▸ Problem requirements:
Of all the lines below, output only those starting at the one with "r_zero[0] <= w_zero_in;" and ending at the one with "sticky out_sat flag.", both ends included, exactly as written.

Dataset excerpts:

==> config.mk <==
export PLATFORM = sky130hd
export DESIGN_NAME = mul_iter
export DESIGN_NICKNAME = d
export VERILOG_FILES = /design/src/rtl/mul_iter.sv
export SDC_FILE = /design/constraint.sdc
export NUM_CORES = 1
export LEC_CHECK = 0
export ABC_CLOCK_PERIOD_IN_PS = 7410
export CAP_MARGIN = 20
export CORE_UTILIZATION = 55
export DETAILED_ROUTE_END_ITERATION = 6
export PLACE_DENSITY_LB_ADDON = 0.2
export SYNTH_ARGS = -nofsm -noshare
export SYNTH_HDL_FRONTEND = slang
export SYNTH_SLANG_ARGS = --single-unit
export TNS_END_PERCENT = 30
==> constraint.sdc <==
create_clock -name clk -period 7.41 [get_ports clk]
set_clock_uncertainty 0.2 [all_clocks]
set_input_delay 1.1115 -clock clk [delete_from_list [all_inputs] [get_ports clk]]
set_output_delay 1.1115 -clock clk [all_outputs]
set_load 0.05 [all_outputs]
==> src/rtl/dsp_mac_pkg.sv <==
// Shared types and width/saturation helpers for the dsp_mac_pipe MAC engine.
package dsp_mac_pkg;

   typedef struct packed {
      logic first;
      logic last;
      logic valid;
   } mac_beat_t;

   function automatic int prod_width(input int bw);
      return 2 * bw;
   endfunction

   function automatic int sum_width(input int bw, input int lanes);
      return 2 * bw + $clog2(lanes);
   endfunction

   function automatic longint sat_max(input int acc_w);
      return (longint'(1) <<< (acc_w - 1)) - longint'(1);
   endfunction

   function automatic longint sat_min(input int acc_w);
      return -(longint'(1) <<< (acc_w - 1));
   endfunction

endpackage

==> src/rtl/dsp_mac_lane.sv <==
// One signed BIT_WIDTH x BIT_WIDTH multiplier lane with PIPE_STAGES registers,
// a shared stall enable and zero-skip operand gating.
module dsp_mac_lane
   import dsp_mac_pkg::*;
#(
   parameter int BIT_WIDTH   = 8,
   parameter int PIPE_STAGES = 2
) (
   input  logic                                  clk,
   input  logic                                  rst_n,
   input  logic                                  i_en,
   input  logic                                  i_valid,
   input  logic signed [BIT_WIDTH-1:0]           i_a,
   input  logic signed [BIT_WIDTH-1:0]           i_b,
   output logic signed [prod_width(BIT_WIDTH)-1:0] o_prod
);

   localparam int PW = prod_width(BIT_WIDTH);

   logic                    w_zero_in;
   logic [PIPE_STAGES-1:0]  r_zero;
   logic signed [PW-1:0]    r_prod [PIPE_STAGES];

   assign w_zero_in = !i_valid || (i_a == '0) || (i_b == '0);

   // A zero flag travels with each stage; data registers only load for non-zero products.
   always_ff @(posedge clk or negedge rst_n) begin
      if (!rst_n) begin
         r_zero <= '1;
         for (int unsigned s = 0; s < PIPE_STAGES; s++) begin
            r_prod[s] <= '0;
         end
      end else if (i_en) begin
         r_zero[0] <= w_zero_in;
         if (!w_zero_in) begin
            r_prod[0] <= PW'(i_a) * PW'(i_b);
         end
         for (int unsigned s = 1; s < PIPE_STAGES; s++) begin
            r_zero[s] <= r_zero[s-1];
            if (!r_zero[s-1]) begin
               r_prod[s] <= r_prod[s-1];
            end
         end
      end
   end

   assign o_prod = r_zero[PIPE_STAGES-1] ? '0 : r_prod[PIPE_STAGES-1];

endmodule

==> src/rtl/dsp_mac_pipe.sv <==
// Multi-lane signed MAC engine: per-packet accumulation of lane-product sums.
// Optional DSP_MAC_SAT_EN enables clamped accumulation with a sticky out_sat flag.
module dsp_mac_pipe
   import dsp_mac_pkg::*;
#(
   parameter int BIT_WIDTH   = 8,
   parameter int LANES       = 4,
   parameter int PIPE_STAGES = 2,
   parameter int ACC_WIDTH   = 32,
   parameter int CNT_WIDTH   = 16
) (
   input  logic                         clk,
   input  logic                         rst_n,
   input  logic                         in_valid,
   output logic                         in_ready,
   input  logic                         in_first,
   input  logic                         in_last,
   input  logic [LANES*BIT_WIDTH-1:0]   in_a,
   input  logic [LANES*BIT_WIDTH-1:0]   in_b,
   output logic                         out_valid,
   input  logic                         out_ready,
   output logic [ACC_WIDTH-1:0]         out_acc,
   output logic [CNT_WIDTH-1:0]         out_beats,
   output logic                         out_sat
);

   localparam int PW = prod_width(BIT_WIDTH);
   localparam int SW = sum_width(BIT_WIDTH, LANES);

   logic                          w_en;
   mac_beat_t                     r_s0_meta;
   logic [LANES*BIT_WIDTH-1:0]    r_s0_a;
   logic [LANES*BIT_WIDTH-1:0]    r_s0_b;
   mac_beat_t                     r_meta [PIPE_STAGES];
   logic signed [PW-1:0]          w_prod [LANES];
   logic signed [SW-1:0]          w_lane_sum;
   logic signed [SW-1:0]          r_sum;
   mac_beat_t                     r_sum_meta;
   logic signed [ACC_WIDTH-1:0]   r_acc;
   logic signed [ACC_WIDTH-1:0]   w_sum_ext;
   logic signed [ACC_WIDTH-1:0]   w_acc_base;
   logic signed [ACC_WIDTH-1:0]   w_acc_next;
   logic [CNT_WIDTH-1:0]          r_cnt;
   logic [CNT_WIDTH-1:0]          w_cnt_base;
   logic [CNT_WIDTH-1:0]          w_cnt_next;
   logic                          r_out_valid;
   logic [ACC_WIDTH-1:0]          r_out_acc;
   logic [CNT_WIDTH-1:0]          r_out_beats;

   // Whole pipeline freezes only while a result is waiting on the consumer.
   assign w_en      = !(r_out_valid && !out_ready);
   assign in_ready  = w_en;
   assign out_valid = r_out_valid;
   assign out_acc   = r_out_acc;
   assign out_beats = r_out_beats;

   always_ff @(posedge clk or negedge rst_n) begin
      if (!rst_n) begin
         r_s0_meta <= '0;
         r_s0_a    <= '0;
         r_s0_b    <= '0;
         for (int unsigned s = 0; s < PIPE_STAGES; s++) begin
            r_meta[s] <= '0;
         end
      end else if (w_en) begin
         r_s0_meta <= '{first: in_first, last: in_last, valid: in_valid};
         if (in_valid) begin
            r_s0_a <= in_a;
            r_s0_b <= in_b;
         end
         r_meta[0] <= r_s0_meta;
         for (int unsigned s = 1; s < PIPE_STAGES; s++) begin
            r_meta[s] <= r_meta[s-1];
         end
      end
   end

   for (genvar l = 0; l < LANES; l++) begin : g_lane
      dsp_mac_lane #(
         .BIT_WIDTH   (BIT_WIDTH),
         .PIPE_STAGES (PIPE_STAGES)
      ) u_lane (
         .clk     (clk),
         .rst_n   (rst_n),
         .i_en    (w_en),
         .i_valid (r_s0_meta.valid),
         .i_a     (r_s0_a[l*BIT_WIDTH +: BIT_WIDTH]),
         .i_b     (r_s0_b[l*BIT_WIDTH +: BIT_WIDTH]),
         .o_prod  (w_prod[l])
      );
   end

   always_comb begin
      w_lane_sum = '0;
      for (int unsigned l = 0; l < LANES; l++) begin
         w_lane_sum = w_lane_sum + SW'(w_prod[l]);
      end
   end

   always_ff @(posedge clk or negedge rst_n) begin
      if (!rst_n) begin
         r_sum      <= '0;
         r_sum_meta <= '0;
      end else if (w_en) begin
         r_sum      <= w_lane_sum;
         r_sum_meta <= r_meta[PIPE_STAGES-1];
      end
   end

   always_comb begin
      w_sum_ext  = ACC_WIDTH'(r_sum);
      w_acc_base = r_sum_meta.first ? '0 : r_acc;
      w_cnt_base = r_sum_meta.first ? '0 : r_cnt;
      w_cnt_next = (&w_cnt_base) ? w_cnt_base : w_cnt_base + CNT_WIDTH'(1);
   end

`ifdef DSP_MAC_SAT_EN
   localparam logic signed [ACC_WIDTH:0] LP_SAT_MAX = (ACC_WIDTH+1)'(sat_max(ACC_WIDTH));
   localparam logic signed [ACC_WIDTH:0] LP_SAT_MIN = (ACC_WIDTH+1)'(sat_min(ACC_WIDTH));

   logic signed [ACC_WIDTH:0] w_wide;
   logic                      w_clamp;
   logic                      w_sat_next;
   logic                      r_sat_sticky;
   logic                      r_out_sat;

   // One guard bit is enough: a clamped acc plus one lane sum cannot exceed ACC_WIDTH+1 bits.
   always_comb begin
      w_wide     = (ACC_WIDTH+1)'(w_acc_base) + (ACC_WIDTH+1)'(w_sum_ext);
      w_clamp    = 1'b0;
      w_acc_next = w_wide[ACC_WIDTH-1:0];
      if (w_wide > LP_SAT_MAX) begin
         w_acc_next = LP_SAT_MAX[ACC_WIDTH-1:0];
         w_clamp    = 1'b1;
      end else if (w_wide < LP_SAT_MIN) begin
         w_acc_next = LP_SAT_MIN[ACC_WIDTH-1:0];
         w_clamp    = 1'b1;
      end
      w_sat_next = (!r_sum_meta.first && r_sat_sticky) || w_clamp;
   end

   always_ff @(posedge clk or negedge rst_n) begin
      if (!rst_n) begin
         r_sat_sticky <= 1'b0;
         r_out_sat    <= 1'b0;
      end else if (w_en && r_sum_meta.valid) begin
         if (r_sum_meta.last) begin
            r_out_sat    <= w_sat_next;
            r_sat_sticky <= 1'b0;
         end else begin
            r_sat_sticky <= w_sat_next;
         end
      end
   end

   assign out_sat = r_out_sat;
`else
   assign w_acc_next = w_acc_base + w_sum_ext;
   assign out_sat    = 1'b0;
`endif

   always_ff @(posedge clk or negedge rst_n) begin
      if (!rst_n) begin
         r_acc       <= '0;
         r_cnt       <= '0;
         r_out_valid <= 1'b0;
         r_out_acc   <= '0;
         r_out_beats <= '0;
      end else begin
         if (r_out_valid && out_ready) begin
            r_out_valid <= 1'b0;
         end
         if (w_en && r_sum_meta.valid) begin
            if (r_sum_meta.last) begin
               r_out_acc   <= w_acc_next;
               r_out_beats <= w_cnt_next;
               r_out_valid <= 1'b1;
               r_acc       <= '0;
               r_cnt       <= '0;
            end else begin
               r_acc <= w_acc_next;
               r_cnt <= w_cnt_next;
            end
         end
      end
   end

endmodule

==> config.mk <==
export PLATFORM = sky130hd
export DESIGN_NAME = dsp_mac_pipe
export DESIGN_NICKNAME = d
export VERILOG_FILES = /design/src/rtl/dsp_mac_pkg.sv /design/src/rtl/dsp_mac_lane.sv /design/src/rtl/dsp_mac_pipe.sv
export SDC_FILE = /design/constraint.sdc
export NUM_CORES = 1
export LEC_CHECK = 0
export ABC_AREA = 1
export CORE_MARGIN = 2
export CORE_UTILIZATION = 55
export CTS_BUF_LIST = sky130_fd_sc_hd__clkbuf_16
export CTS_CLUSTER_DIAMETER = 30
export DETAILED_ROUTE_END_ITERATION = 12
export PLACE_DENSITY = 0.76
export SYNTH_ARGS = -nofsm -noshare
export SYNTH_HDL_FRONTEND = slang
export SYNTH_SLANG_ARGS = --single-unit
==> constraint.sdc <==
create_clock -name clk -period 3.85 [get_ports clk]
set_input_delay 0.9625 -clock clk [delete_from_list [all_inputs] [get_ports clk]]
set_output_delay 0.9625 -clock clk [all_outputs]
set_load 0.02 [all_outputs]
==> results of run 1 <==
[metrics by stage]
step                       util  cell area, sq um  instances  hold WS (ns)
after global routing      0.706             35500       4694         0.312
after detailed placement  0.618             31100       4507         0.457
after CTS                 0.682             34300       4662         0.304
final                     0.706             35500       4694         0.299
after global placement    0.618             31100       4507         0.448
after floorplan               -             28200       3652         0.442
[state kept, by name (all words and copies together) (netlist names)]
register	count
g_lane.u_lane.r_prod	128
g_lane.u_lane.r_zero	8
out_acc	32
out_beats	16
out_valid	1
r_acc	32
r_cnt	16
r_meta	6
r_s0_a	32
r_s0_b	32
r_s0_meta	3
r_sum	18
r_sum_meta	3
[routing by layer]
metal	global-route usage	up-vias	part of all wire
li1	-	11569	-
met1	0.336	11510	0.42
met2	0.454	716	0.50
met3	0.0435	190	0.049
met4	0.0796	2	0.030
met5	0	-	0.00020
[synth_stat cells (all sizes together)]
cell type	number	area (sq um)
nand2	1127	4260
inv	802	3010
dfrtp	319	7980
fa	254	5080
nor2	231	932
ha	165	2060
o21ai	151	756
nand3	137	691
a21oi	85	425
buf	80	445
mux2	57	642
clkbuf	46	173
xnor2	36	315
xor2	36	315
nand4	23	144
nor3	18	95.1
nand3b	17	128
o22ai	12	75.1
o21bai	9	67.6
or2	9	56.3
a31oi	8	50.1
dfstp	8	210
a21o	7	52.6
clkinv	5	25.0
nor4	5	46.3
a22o	2	17.5
and2	2	12.5
conb	1	3.75
[cell families after synthesis]
| logic type | after synthesis |
|---|---|
| and+or+nand+nor | 1569 |
| adders and majority gates | 419 |
| DFF | 327 |
| AOI/OAI and AO/OA | 274 |
| muxes | 57 |
| xor gates and xnor gates | 72 |
| other | 1 |
| buffers and inverters | 933 |
[cell type report]
cell class	count	area share
Multi-Input combinational cell	2392	0.499
Sequential cell	327	0.232
Timing Repair inverter	1	0.000106
Timing Repair Buffer	365	0.0917
Inverter	807	0.0861
Clock inverter	58	0.0166
Tap cell	672	0.0237
Clock buffer	72	0.0508
[worst max-delay path by stage]
stage / end / slack [ns] / start / cells after the start
after floorplan: g_lane[1].u_lane.r_prod[30] / 0.005 / r_s0_a[15] / 17
after global placement: g_lane[3].u_lane.r_prod[30] / -0.16 / r_s0_a[31] / 16
after detailed placement: g_lane[2].u_lane.r_prod[30] / -0.22 / r_s0_a[23] / 14
after CTS: g_lane[3].u_lane.r_prod[31] / -0.13 / r_s0_a[31] / 19
after global routing: g_lane[0].u_lane.r_prod[28] / -0.34 / r_s0_a[7] / 20
final: g_lane[0].u_lane.r_prod[28] / -0.26 / r_s0_a[7] / 20
[timing repair]
item,in CTS,in global routing
gates resized for setup,200,277
gates cloned,1,0
buffers inserted,24,37
setup endpoints to repair,35,36
pin swaps,82,133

▸ Output for this exercise:
         r_zero[0] <= w_zero_in;
         if (!w_zero_in) begin
            r_prod[0] <= PW'(i_a) * PW'(i_b);
         end
         for (int unsigned s = 1; s < PIPE_STAGES; s++) begin
            r_zero[s] <= r_zero[s-1];
            if (!r_zero[s-1]) begin
               r_prod[s] <= r_prod[s-1];
            end
         end
      end
   end

   assign o_prod = r_zero[PIPE_STAGES-1] ? '0 : r_prod[PIPE_STAGES-1];

endmodule

==> src/rtl/dsp_mac_pipe.sv <==
// Multi-lane signed MAC engine: per-packet accumulation of lane-product sums.
// Optional DSP_MAC_SAT_EN enables clamped accumulation with a sticky out_sat flag.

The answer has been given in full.